> [EXERCISE REQUIREMENTS]:
Across the records below, count every line that contains the string "path", then report the count alone.

[Start of Attachment]

`config.mk`:
```
export PLATFORM = sky130hd
export DESIGN_NAME = stream_demux
export DESIGN_NICKNAME = d
export VERILOG_FILES = /design/src/rtl/stream_demux_pkg.sv /design/src/rtl/demux_chan_reg.sv /design/src/rtl/stream_demux.sv
export SDC_FILE = /design/constraint.sdc
export NUM_CORES = 1
export LEC_CHECK = 0
export ABC_AREA = 1
export BUFFER_PORTS_ARGS = -buffer_cell sky130_fd_sc_hd__buf_2
export CORE_MARGIN = 5
export CORE_UTILIZATION = 53
export CTS_BUF_LIST = sky130_fd_sc_hd__clkbuf_2
export DETAILED_ROUTE_END_ITERATION = 6
export GPL_TIMING_DRIVEN = 0
export HOLD_SLACK_MARGIN = 0.05
export MAX_ROUTING_LAYER = met4
export PLACE_DENSITY = 0.82
export SETUP_SLACK_MARGIN = 0.02
export SYNTH_ARGS = -nofsm -noshare
export SYNTH_HDL_FRONTEND = slang
export SYNTH_SLANG_ARGS = --single-unit
```
`constraint.sdc`:
```
create_clock -name clk -period 1.9 [get_ports clk]
set_clock_uncertainty 0.2 [all_clocks]
set_input_delay 0.285 -clock clk [delete_from_list [all_inputs] [get_ports clk]]
set_output_delay 0.285 -clock clk [all_outputs]
set_load 0.1 [all_outputs]
```
`src/rtl/stream_demux_pkg.sv`:
```
`default_nettype none
// ============================================================================
//  Module      : stream_demux_pkg
//  Description : Shared constants and helpers for the stream_demux block:
//                mode encoding, default geometry, pointer wrap-increment.
//  Revision    : 1.0 - initial release
// ============================================================================
package stream_demux_pkg;

  // Policy select encoding presented on the mode input.
  localparam logic MODE_ADDR = 1'b0;
  localparam logic MODE_RR   = 1'b1;

  // Default geometry of the demultiplexer.
  localparam int DEFAULT_DATA_W = 8;
  localparam int DEFAULT_NCH    = 4;

  // Next round-robin target: wraps from the last channel back to channel 0.
  function automatic int unsigned rr_wrap_inc(input int unsigned ptr,
                                              input int unsigned nch);
    return (ptr == nch - 1) ? 32'd0 : ptr + 32'd1;
  endfunction

endpackage
`default_nettype wire

```
`src/rtl/demux_chan_reg.sv`:
```
`default_nettype none
// ============================================================================
//  Module      : demux_chan_reg
//  Description : One-entry holding register for a single output channel.
//                Loads a word on request, drains on valid&ready, and allows
//                drain and load in the same cycle without a bubble.
//  Revision    : 1.0 - initial release
// ============================================================================
module demux_chan_reg
  import stream_demux_pkg::*;
#(
  parameter int DATA_W = DEFAULT_DATA_W
) (
  input  logic              clk,
  input  logic              rst,
  input  logic              load,
  input  logic [DATA_W-1:0] load_data,
  input  logic              ready,
  output logic              valid,
  output logic [DATA_W-1:0] data,
  output logic              free
);

  logic              r_valid;
  logic [DATA_W-1:0] r_data;

  // The slot can take a word if it is empty or is being emptied this cycle.
  assign free  = ~r_valid | ready;
  assign valid = r_valid;
  assign data  = r_data;

  // Load wins over drain so a simultaneous drain+load keeps valid high.
  always_ff @(posedge clk) begin
    if (rst) begin
      r_valid <= 1'b0;
      r_data  <= '0;
    end else if (load) begin
      r_valid <= 1'b1;
      r_data  <= load_data;
    end else if (r_valid && ready) begin
      r_valid <= 1'b0;
    end
  end

endmodule
`default_nettype wire

```
`src/rtl/stream_demux.sv`:
```
`default_nettype none
// ============================================================================
//  Module      : stream_demux
//  Description : Registered 1-to-NCH stream demultiplexer with valid/ready
//                on the input and every output channel. Target is in_sel, or
//                an internal round-robin pointer when STREAM_DEMUX_RR_EN is
//                defined and mode=MODE_RR. Targets >= NCH are discarded
//                with a one-cycle err pulse.
//  Options     : `define STREAM_DEMUX_RR_EN to build the round-robin path.
//  Revision    : 1.0 - initial release
// ============================================================================
module stream_demux
  import stream_demux_pkg::*;
#(
  parameter int DATA_W = DEFAULT_DATA_W,
  parameter int NCH    = DEFAULT_NCH,
  parameter int SEL_W  = $clog2(NCH)
) (
  input  logic                  clk,
  input  logic                  rst,
  input  logic                  in_valid,
  output logic                  in_ready,
  input  logic [DATA_W-1:0]     in_data,
  input  logic [SEL_W-1:0]      in_sel,
  input  logic                  mode,
  output logic [NCH-1:0]        out_valid,
  input  logic [NCH-1:0]        out_ready,
  output logic [NCH*DATA_W-1:0] out_data,
  output logic                  err,
  output logic [SEL_W-1:0]      rr_ptr
);

  localparam logic [SEL_W:0] C_NCH = (SEL_W + 1)'(NCH);

  logic [SEL_W-1:0] w_target;
  logic             w_target_ok;
  logic             w_free_sel;
  logic             w_accept;
  logic [NCH-1:0]   w_free;
  logic [NCH-1:0]   w_load;
  logic             r_err;

`ifdef STREAM_DEMUX_RR_EN
  logic [SEL_W-1:0] r_rr_ptr;
  logic             w_rr_mode;

  assign w_rr_mode = (mode == MODE_RR);
  assign w_target  = w_rr_mode ? r_rr_ptr : in_sel;
  assign rr_ptr    = r_rr_ptr;

  // Pointer moves only when a word is actually taken in round-robin mode.
  always_ff @(posedge clk) begin
    if (rst) begin
      r_rr_ptr <= '0;
    end else if (w_accept && w_rr_mode) begin
      r_rr_ptr <= SEL_W'(rr_wrap_inc(32'(r_rr_ptr), NCH));
    end
  end
`else
  // Addressed-only build: mode has no effect and the pointer reads as 0.
  logic w_mode_unused;
  assign w_mode_unused = mode;
  assign w_target      = in_sel;
  assign rr_ptr        = '0;
`endif

  // Targets beyond the last channel exist only for non-power-of-2 NCH.
  assign w_target_ok = ({1'b0, w_target} < C_NCH);

  // Pick the free flag of the targeted channel without an out-of-range index.
  always_comb begin
    w_free_sel = 1'b0;
    for (int k = 0; k < NCH; k++) begin
      if (w_target == SEL_W'(k)) begin
        w_free_sel = w_free[k];
      end
    end
  end

  // Invalid targets are always accepted so they can be dropped.
  assign in_ready = w_target_ok ? w_free_sel : 1'b1;
  assign w_accept = in_valid & in_ready;

  // One-hot load strobe to the targeted channel register.
  always_comb begin
    w_load = '0;
    for (int k = 0; k < NCH; k++) begin
      if (w_accept && w_target_ok && (w_target == SEL_W'(k))) begin
        w_load[k] = 1'b1;
      end
    end
  end

  // Registered one-cycle pulse for each discarded word.
  always_ff @(posedge clk) begin
    if (rst) begin
      r_err <= 1'b0;
    end else begin
      r_err <= w_accept & ~w_target_ok;
    end
  end

  assign err = r_err;

  for (genvar k = 0; k < NCH; k++) begin : g_chan
    demux_chan_reg #(
      .DATA_W(DATA_W)
    ) u_chan (
      .clk      (clk),
      .rst      (rst),
      .load     (w_load[k]),
      .load_data(in_data),
      .ready    (out_ready[k]),
      .valid    (out_valid[k]),
      .data     (out_data[k*DATA_W +: DATA_W]),
      .free     (w_free[k])
    );
  end

endmodule
`default_nettype wire
```
$ cat config.mk
export PLATFORM = sky130hd
export DESIGN_NAME = ex_stage
export DESIGN_NICKNAME = d
export VERILOG_FILES = /design/src/rtl/ex_stage.sv
export SDC_FILE = /design/constraint.sdc
export NUM_CORES = 2
export LEC_CHECK = 0
export ABC_CLOCK_PERIOD_IN_PS = 14400
export BUFFER_PORTS_ARGS = -buffer_cell sky130_fd_sc_hd__buf_2
export CORE_ASPECT_RATIO = 1.25
export CORE_MARGIN = 3
export CORE_UTILIZATION = 30
export DETAILED_ROUTE_END_ITERATION = 8
export PLACE_DENSITY_LB_ADDON = 0.25
export SLEW_MARGIN = 30
export SYNTH_ARGS = -nofsm -noshare
export SYNTH_HDL_FRONTEND = slang
export SYNTH_SLANG_ARGS = --single-unit
$ cat constraint.sdc
create_clock -name clk -period 14.4 [get_ports clk]
set_input_delay 0 -clock clk [delete_from_list [all_inputs] [get_ports clk]]
set_output_delay 0 -clock clk [all_outputs]
set_load 0.05 [all_outputs]
File: config.mk
export PLATFORM = sky130hd
export DESIGN_NAME = cam_px_capture
export DESIGN_NICKNAME = d
export VERILOG_FILES = /design/src/rtl/cam_px_capture.sv
export SDC_FILE = /design/constraint.sdc
export NUM_CORES = 1
export LEC_CHECK = 0
export ABC_CLOCK_PERIOD_IN_PS = 3400
export BUFFER_PORTS_ARGS = -buffer_cell sky130_fd_sc_hd__clkbuf_2
export CAP_MARGIN = 30
export CORE_ASPECT_RATIO = 1.1
export CORE_MARGIN = 10
export CORE_UTILIZATION = 55
export CTS_BUF_LIST = sky130_fd_sc_hd__clkbuf_8
export DETAILED_ROUTE_END_ITERATION = 6
export PLACE_DENSITY_LB_ADDON = 0.2
export SYNTH_ARGS = -nofsm -noshare
export SYNTH_HDL_FRONTEND = slang
export SYNTH_SLANG_ARGS = --single-unit
File: constraint.sdc
create_clock -name pclk -period 3.4 [get_ports pclk]
set_input_delay 0.34 -clock pclk [delete_from_list [all_inputs] [get_ports pclk]]
set_output_delay 0.34 -clock pclk [all_outputs]
set_load 0.01 [all_outputs]
File: src/rtl/cam_px_capture.sv
// OV7670 pixel receiver: RGB565 byte pairs -> RGB444 frame-buffer writes.
// Build option CAM_TESTPAT_EN replaces camera data with colour bars.
module cam_px_capture #(
  parameter int IMG_W = 160,
  parameter int IMG_H = 120,
  parameter int AW    = 15
) (
  input  logic          pclk,
  input  logic          rst,
  input  logic          CAM_vsync,
  input  logic          CAM_href,
  input  logic [7:0]    CAM_px_data,
  output logic [AW-1:0] DP_RAM_addr,
  output logic [11:0]   DP_RAM_data,
  output logic          DP_RAM_we,
  output logic          frame_done
);

  localparam int CWN = $clog2(IMG_W + 1);
  localparam int CW  = (CWN < 8) ? 8 : CWN;
  localparam int LW  = $clog2(IMG_H + 1);

  localparam logic [CW-1:0] COL_MAX  = CW'(IMG_W);
  localparam logic [LW-1:0] LINE_MAX = LW'(IMG_H);
  localparam logic [AW-1:0] ADDR_MAX = AW'(IMG_W * IMG_H - 1);

  localparam logic [2:0] ST_SYNC   = 3'd0;
  localparam logic [2:0] ST_VBLANK = 3'd1;
  localparam logic [2:0] ST_HWAIT  = 3'd2;
  localparam logic [2:0] ST_BYTE1  = 3'd3;
  localparam logic [2:0] ST_BYTE2  = 3'd4;

  logic [2:0]    state;
  logic [2:0]    state_d;
  logic [CW-1:0] col;
  logic [LW-1:0] line;
  logic [7:0]    byte1;
  logic          pend;
  logic [11:0]   pend_data;
  logic [AW-1:0] pend_addr;

  logic in_sync;
  logic in_vblank;
  logic in_hwait;
  logic in_b1;
  logic in_b2;

  logic take_b1;
  logic take_b2;
  logic line_end;
  logic abort;
  logic clr_frame;

  logic          store_ok;
  logic [11:0]   px_word;
  logic [AW-1:0] px_addr;

  assign in_sync   = (state == ST_SYNC);
  assign in_vblank = (state == ST_VBLANK);
  assign in_hwait  = (state == ST_HWAIT);
  assign in_b1     = (state == ST_BYTE1);
  assign in_b2     = (state == ST_BYTE2);

  always_comb begin
    state_d   = state;
    take_b1   = 1'b0;
    take_b2   = 1'b0;
    line_end  = 1'b0;
    abort     = 1'b0;
    clr_frame = 1'b0;
    unique case (1'b1)
      in_sync: begin
        if (CAM_vsync) state_d = ST_VBLANK;
      end
      in_vblank: begin
        if (!CAM_vsync) begin
          clr_frame = 1'b1;
          state_d   = ST_HWAIT;
        end
      end
      in_hwait: begin
        if (CAM_vsync) begin
          abort   = 1'b1;
          state_d = ST_VBLANK;
        end else if (CAM_href) begin
          take_b1 = 1'b1;
          state_d = ST_BYTE2;
        end
      end
      in_b1: begin
        if (CAM_vsync) begin
          abort   = 1'b1;
          state_d = ST_VBLANK;
        end else if (CAM_href) begin
          take_b1 = 1'b1;
          state_d = ST_BYTE2;
        end else begin
          line_end = 1'b1;
          state_d  = ST_HWAIT;
        end
      end
      in_b2: begin
        if (CAM_vsync) begin
          abort   = 1'b1;
          state_d = ST_VBLANK;
        end else if (CAM_href) begin
          take_b2 = 1'b1;
          state_d = ST_BYTE1;
        end else begin
          line_end = 1'b1;
          state_d  = ST_HWAIT;
        end
      end
      default: state_d = ST_SYNC;
    endcase
  end

  assign store_ok = (col < COL_MAX) && (line < LINE_MAX);
  assign px_addr  = AW'(line) * AW'(IMG_W) + AW'(col);

`ifdef CAM_TESTPAT_EN
  logic unused_px;
  assign unused_px = ^{CAM_px_data, byte1};
  assign px_word = {{4{col[7]}}, {4{col[6]}}, {4{col[5]}}};
`else
  logic unused_px;
  assign unused_px = ^{byte1[3], CAM_px_data[6:5], CAM_px_data[0]};
  // Keep the top bits of each RGB565 field; lower bits are truncated
  assign px_word = {byte1[7:4], byte1[2:0], CAM_px_data[7],
                    CAM_px_data[4:1]};
`endif

  always_ff @(posedge pclk) begin
    if (rst) begin
      state       <= ST_SYNC;
      col         <= '0;
      line        <= '0;
      byte1       <= '0;
      pend        <= 1'b0;
      pend_data   <= '0;
      pend_addr   <= '0;
      DP_RAM_addr <= '0;
      DP_RAM_data <= '0;
      DP_RAM_we   <= 1'b0;
      frame_done  <= 1'b0;
    end else begin
      state      <= state_d;
      frame_done <= abort;
      DP_RAM_we  <= pend;
      pend       <= take_b2 && store_ok;

      if (take_b1) byte1 <= CAM_px_data;

      if (take_b2) begin
        pend_data <= px_word;
        pend_addr <= px_addr;
        col       <= (col == COL_MAX) ? col : col + 1'b1;
      end

      if (line_end) begin
        col  <= '0;
        line <= (line == LINE_MAX) ? line : line + 1'b1;
      end

      if (DP_RAM_we && (DP_RAM_addr != ADDR_MAX))
        DP_RAM_addr <= DP_RAM_addr + 1'b1;

      // Write lands one pclk after the second byte is sampled
      if (pend) begin
        DP_RAM_addr <= pend_addr;
        DP_RAM_data <= pend_data;
      end

      if (clr_frame) begin
        DP_RAM_addr <= '0;
        col         <= '0;
        line        <= '0;
      end
    end
  end

endmodule
==> results of run 1 <==
[cells by family (layout without fill, tap and decap cells)]
group           Yosys count  in the layout  share of synthesized area, %
mux                      23             23                          5.81
fa+ha+maj                20             20                          6.69
simple gates            168            168                          20.7
buf+inv                  33             71                          3.54
flops                    82             82                          41.4
xor+xnor                 32             32                          7.07
compound gates           82             82                          14.7
[worst min-delay path: cells and delay by family]
| kind | cells | cell delay (ps) |
|---|---|---|
| AND/OR/NAND/NOR | 1 | 70 |
| multiplexers | 1 | 50 |
| buffers and inverters | 1 | 70 |
[routing by layer]
metal  GRT usage (%)  up-vias  share of wire (%)
li1                -     1600                  -
met1            19.2     1459                 46
met2            24.6       42                 48
met3            4.49       13                4.9
met4            5.38        0                1.4
met5               0        -                  0
[cell usage after synthesis, types with 2 or more instances]
master     number  share of area [%]
a21oi_1        33                4.2
dfxtp_1        82                 41
nor3b_1         2               0.38
a211oi_1       10                1.9
a21o_1          2               0.38
o211ai_1        2               0.38
o21ai_0        14                1.8
and3_1          4               0.63
nor3_1          5               0.63
nor4b_1         2               0.44
o21ba_2         3               0.76
xnor2_1        17                3.8
or2_2           2               0.32
nand4_1         9                1.4
or3_1           2               0.32
nor2b_1         3               0.47
nor4_2          2               0.63
a211oi_2        2               0.63
and2_1          2               0.32
o21a_1          2               0.38
nand2_1        50                4.7
nand3_1         8                1.0
inv_1          11                1.0
fa_1            2                1.0
or4_1           2               0.38
xor2_1         15                3.3
ha_1           18                5.7
clkbuf_1       13                1.2
buf_2           7               0.88
nor2_1         58                5.5
a311oi_1        3               0.66
o211a_1         2               0.51
o2111ai_1       2               0.44
mux2i_1        23                5.8
nand2b_1        6               0.95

[End of Attachment]

> [RESULT OF THIS TASK]:
2